American computer programmer, author and consultant

Bruce Eckel (born ) is a computer programmer, author, and consultant.

Eckel's best known works are Thinking in Java and the two-volume series Thinking in C++, aimed at programmers wanting to learn the Java or C++ programming languages, respectively, particularly those with little experience of object-oriented programming.

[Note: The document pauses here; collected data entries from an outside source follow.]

What follows belongs to an exercise in optimizing a design on an open flow for small area; a production flow would make more cautious choices.
In this exercise RTL edits were held to simulation tests only and were not proved equivalent to the original.
Power figures rest on the tool's default switching activity, not on a simulated workload. The clock port is modelled as an ideal driver; clocking choices that lean on that would not hold on a real chip.

**flow/flow/run.sh**
```bash
#!/bin/bash
set -euo pipefail
export BUFFER_PORTS_ARGS="-buffer_cell sky130_fd_sc_hd__buf_1"
export CTS_ARGS="-sink_clustering_enable -repair_clock_nets -sink_clustering_size 30 -sink_clustering_max_diameter 80 -buf_list sky130_fd_sc_hd__clkbuf_16 -dont_use_dummy_load"
bash standard.sh > flow_make.log 2>&1
```
**flow/standard.sh**
```bash
#!/bin/bash
# synth_recipe.tcl (not shown) runs the flow's synth.tcl, then flattens the netlist and writes it again
# the make line also repeats each setting of config.mk as NAME=value (left out here)
make -C /OpenROAD-flow-scripts/flow DESIGN_CONFIG=/design/flow/config.mk WORK_HOME=/design/flow/orfs CLKGATE_MAP_FILE= SYNTH_SCRIPT=/design/flow/synth_recipe.tcl "${@:-finish}"
```
**flow/config.mk**
```make
export PLATFORM = sky130hd
export DESIGN_NAME = apb_wrapper
export DESIGN_NICKNAME = apb_wrapper
export VERILOG_FILES = /design/flow/design.v
export SDC_FILE = /design/flow/constraint.sdc
export NUM_CORES = 4
export LEC_CHECK = 0
export CAP_MARGIN = 20
export CORE_MARGIN = 2
export CORE_UTILIZATION = 70
export SLEW_MARGIN = 20
```
**flow/constraint.sdc**
```tcl
create_clock -name core_clock -period 5.0 [get_ports {pclk}]
set_input_delay 1.0000 -clock core_clock [delete_from_list [all_inputs] [get_ports {pclk}]]
set_output_delay 1.0000 -clock core_clock [all_outputs]
set_load 0.01 [all_outputs]
```
**flow/design.v**
```verilog
module apb_wrapper #(parameter
            ADDR_WIDTH = 16,
            DATA_WIDTH = 32 )
(
    input   logic                       pclk,
    input   logic                       preset_n,
    input   logic                       tx_valid,
    input   logic   [1:0]               tx_encode,
    input   logic   [ADDR_WIDTH-1:0]    tx_addr,
    input   logic   [DATA_WIDTH-1:0]    tx_wdata,
    output  logic   [DATA_WIDTH-1:0]    tx_rdata,
    output  logic                       tx_rvalid,
    output  logic                       Intr ,            
    input   logic                       Tx_done_i,       
    input   logic                       Rx_done_i,
    input   logic                       Arb_done_i
    );
    localparam [3:0] OP_RZERO = 4'd9;
    localparam [3:0] OP_WST   = 4'd10;
    localparam [3:0] OP_WIE   = 4'd11;
    localparam [3:0] OP_NONE  = 4'd15;
    reg         s_setup;
    reg         s_acc;
    reg  [4:0]  op;
    reg  [16:0] cfg0;
    reg  [20:0] cfg1;
    reg  [31:0] cfg4, cfg5, cfg6, cfg7, cfg8;
    reg  [6:0]  vld;             
    reg  [2:0]  status_reg;
    reg  [2:0]  intr_en;
    wire        req    = tx_valid & ~tx_encode[1];
    wire        take   = req & ~s_setup;
    wire        is_wr  = tx_encode[0];
    wire        in_map = (tx_addr[15:6] == 10'd0) && (tx_addr[1:0] == 2'b00)
                         && (~tx_addr[5] || (tx_addr[4:2] == 3'b000));
    wire [3:0]  idx    = tx_addr[5:2];
    wire        err    = (tx_addr > 16'h0020);
    wire        wtake  = take & is_wr & in_map;
    wire        we0 = wtake && (idx == 4'd0);
    wire        we1 = wtake && (idx == 4'd1);
    wire        we4 = wtake && (idx == 4'd4);
    wire        we5 = wtake && (idx == 4'd5);
    wire        we6 = wtake && (idx == 4'd6);
    wire        we7 = wtake && (idx == 4'd7);
    wire        we8 = wtake && (idx == 4'd8);
    reg  [4:0]  op_next;
    always @(*) begin
        if (is_wr) begin
            if (in_map && idx[3:1] == 3'd1) op_next = {1'b1, idx[0], tx_wdata[2:0]};
            else                            op_next = {1'b0, OP_NONE};
        end else begin
            if (in_map)                     op_next = {1'b0, idx};
            else if (err)                   op_next = {1'b0, OP_NONE};
            else                            op_next = {1'b0, OP_RZERO};
        end
    end
    always @(posedge pclk or negedge preset_n) begin
        if (~preset_n) begin
            s_setup <= 1'b0;
            s_acc   <= 1'b0;
        end else begin
            s_setup <= take;
            s_acc   <= s_setup;
        end
    end
    always @(posedge pclk) begin
        if (~s_setup) begin
            op  <= op_next;
        end
    end
    always @(posedge pclk) begin
        if (we0) cfg0 <= {tx_wdata[24:16], tx_wdata[7:0]};
        if (we1) cfg1 <= tx_wdata[20:0];
        if (we4) cfg4 <= tx_wdata;
        if (we5) cfg5 <= tx_wdata;
        if (we6) cfg6 <= tx_wdata;
        if (we7) cfg7 <= tx_wdata;
        if (we8) cfg8 <= tx_wdata;
    end
    always @(posedge pclk or negedge preset_n) begin
        if (~preset_n) vld <= 7'b0;
        else           vld <= vld | {we8, we7, we6, we5, we4, we1, we0};
    end
    wire acc_rst = s_acc && (op == 5'd2);
    wire acc_wst = s_acc && op[4] && !op[3];
    wire acc_wie = s_acc && op[4] && op[3];
    wire [2:0] wd3 = op[2:0];
    always @(posedge pclk or negedge preset_n) begin
        if (~preset_n) begin
            status_reg <= 3'b0;
            intr_en    <= 3'b0;
        end else begin
            if (acc_rst)      status_reg <= 3'b0;
            else if (acc_wst) status_reg <= status_reg & ~wd3;
            else              status_reg <= {Arb_done_i, Rx_done_i, Tx_done_i};
            if (acc_wie)      intr_en    <= wd3;
        end
    end
    assign Intr = |(status_reg & intr_en);
    wire lo   = ~op[3];
    wire sel0 = lo && op[2:0] == 3'd0 && vld[0];
    wire sel1 = lo && op[2:0] == 3'd1 && vld[1];
    wire sel2 = lo && op[2:0] == 3'd2;
    wire sel3 = lo && op[2:0] == 3'd3;
    wire sel4 = lo && op[2:0] == 3'd4 && vld[2];
    wire sel5 = lo && op[2:0] == 3'd5 && vld[3];
    wire sel6 = lo && op[2:0] == 3'd6 && vld[4];
    wire sel7 = lo && op[2:0] == 3'd7 && vld[5];
    wire sel8 = op[3] && !op[0] && vld[6];
    wire [31:0] rmux =
          ({32{sel0}} & {7'b0, cfg0[16:8], 8'b0, cfg0[7:0]})
        | ({32{sel1}} & {11'b0, cfg1})
        | ({32{sel2}} & {29'b0, status_reg})
        | ({32{sel3}} & {29'b0, intr_en})
        | ({32{sel4}} & cfg4)
        | ({32{sel5}} & cfg5)
        | ({32{sel6}} & cfg6)
        | ({32{sel7}} & cfg7)
        | ({32{sel8}} & cfg8);
    always @(posedge pclk) begin
        tx_rdata <= rmux;
    end
    always @(posedge pclk or negedge preset_n) begin
        if (~preset_n) tx_rvalid <= 1'b0;
        else           tx_rvalid <= s_acc && !op[4] && !(op[3] && op[1]);
    end
endmodule
```
==> results.json, run 1 <==
{
  "critPathLaunch": "tx_addr[7]",
  "start_util": 0.723,
  "final.setup.tns_ns": 0,
  "reg2reg_depth": 4,
  "ctsHoldBuffers": 0,
  "grt_pass1_vias": 4623,
  "clk_path_buf_depth": 3,
  "synth_seq_cells": 251,
  "yosys_warnings": 1,
  "syn_area_um2": 8720,
  "drt_drc_violations_left": 0,
  "fp.coreArea_um2": 12100,
  "post-cts-setup-buffers": 0,
  "dpl.hpwl_um": 9110,
  "period_minus_slack_ns": 2.72,
  "crit_type": "in2reg",
  "max_slew.worst_pin.slew_ns": 1.05,
  "max-vdd-ir-drop_v": 0.000314,
  "n_fill_cell": 672,
  "outcome": "timing/DRC/antenna clean",
  "io_pins": 90,
  "async_reset_ff_frac": 0.0637,
  "timing.rr.end": "cfg0[9]",
  "cts_root_buffer": "clkbuf_16",
  "p_leak_nw": 3.07,
  "worstReg2RegStart": "s_setup",
  "cap_violations": 0,
  "postSynthAreaPerCell_um2": 18.1,
  "holdWs_ns": 0.427,
  "critPathRequiredTime_ns": 5.17,
  "core.rowCount": 40,
  "ant_nets": 0,
  "drive_gt1_frac": 0.0789,
  "die_h_um": 116,
  "fp.dieW_um": 116,
  "yosysSeqAreaShare": 0.819,
  "fin_nets": 628,
  "p_per_area_nw_per_um2": 347,
  "ff2ff_setup_slack_ns": 2.61,
  "slew_headroom": 0.296,
  "viasPerCell": 6.30,
  "clock_sinks": 251,
  "overflow": 0,
  "worstSetupEndpointType": "flop",
  "port_buffers": 89,
  "first_iter_violations": 584,
  "syn_nets": 537,
  "rsz0062_at_grt": "no",
  "final_max_slew_viol_count": 0,
  "crit_fanout": 14,
  "antenna_cells": 0,
  "cts_buffers": 12,
  "syn2layout_area_growth_pct": 9.82,
  "mostFrequentLayoutCell": "edfxtp_1",
  "grt_pass1_wl_um": 25100,
  "synth_flop_cell": "edfxtp_1",
  "drt-pass1-iter-count": 8,
  "hp-class": "reg2reg",
  "cts_tree": "built",
  "whs_path_depth": 0,
  "yosysUniqueCellTypes": 41,
  "dp.cells": 726,
  "grt_max_degree": 34,
  "dieArea_um2": 13400,
  "cp_data_arrival_time_ns": 2.89,
  "worstSkewPairLatency_ns": 0.46,
  "worst_setup_path_start_kind": "primary input",
  "drt-wirelength-per-cell_um": 22.1,
  "setup_violations": 0,
  "grt_usage": 0.253,
  "synth_edf_count": 203,
  "antenna_found_initial": 0,
  "hold-path-endpoint": "s_acc",
  "postCtsResizedCells": 0,
  "finalHoldViolCount": 0,
  "cts.clk_slew.worst_paths_ns": 0.11,
  "syn_inst": 481,
  "drt_wl_total_um": 16300,
  "finalNonFillerCells": 738,
  "num_vias": 4648,
  "final_cell_mix": "203 x edfxtp_1, 89 x buf_1, 66 x a22oi_1, 32 x dfxtp_1, 29 x nand3_1",
  "h-tree-depth": 1,
  "post-route-period-util": 0.544,
  "skew_ns": 0.0473,
  "holdCritStartpoint": "s_setup",
  "gp_congestion": 0.802,
  "max_freq_ghz": 0.368
}
## final cells by class
cell class	count	area (µm²)	share of cell area
multi-input cells	200	1470	0.154
well taps	168	210	0.0220
clock buffers	12	300	0.0314
repair buffers	102	432	0.0451
inverters	5	18.8	0.00196
flip-flops and latches	251	7140	0.746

Eckel was a founding member of the ANSI/ISO C++ standard committee.

==Views on computing==
In 2011, Eckel extolled the virtues of the Go programming language as a natural successor to C++:

"The complexity of C++ (even more complexity has been added in the new C++), and the resulting impact on productivity, is no longer justified. All the hoops that the C++ programmer had to jump through in order to use a C-compatible language make no sense anymore — they're just a waste of time and effort. Now, Go makes much more sense for the class of problems that C++ was originally intended to solve."
— Bruce Eckel (2011)

==See also==
- ISO/IEC 14882 - C++ standard

==Bibliography==
- Computer Interfacing with Pascal & C, Bruce Eckel. Eisys 1988, ISBN 0-89716-211-0.
- Using C++, Bruce Eckel. Osborne/McGraw-Hill 1989, ISBN 978-0-07-881522-5.
- C++ Inside & Out, Bruce Eckel. Osborne/McGraw-Hill 1993, ISBN 978-0-07-881809-7.
- Blackbelt C++: The Masters Collection, Edited by Bruce Eckel. M&T/Holt 1994, ISBN 978-1-55851-334-1.
- Thinking in C++: Introduction to Standard C++, Volume One (2nd Edition), Bruce Eckel. Prentice-Hall PTR 2000, ISBN 978-0-13-979809-2. Available for free download
- Thinking in C++, Vol. 2: Practical Programming, 2nd Edition, Bruce Eckel and Chuck Allison. Prentice-Hall PTR, 2003. ISBN 0-13-035313-2. Available for free download
- Thinking in Java, 4th Edition, Bruce Eckel. Prentice-Hall PTR, 2006. ISBN 0-13-187248-6.
- "First Steps in Flex", Bruce Eckel and James Ward. MindView, Inc., 2008. ISBN 978-0-9818725-0-6.
- "Atomic Scala", Bruce Eckel and Dianne Marsh. Mindview, LLC, 2013. ISBN 978-0-9818725-1-3.
- "On Java 8", Bruce Eckel, MindView LLC, 2017. ISBN 978-0-9818725-2-0.
- "Atomic Kotlin", Bruce Eckel & Svetlana Isakova, MindView LLC, 2021. ISBN 978-0-9818725-4-4.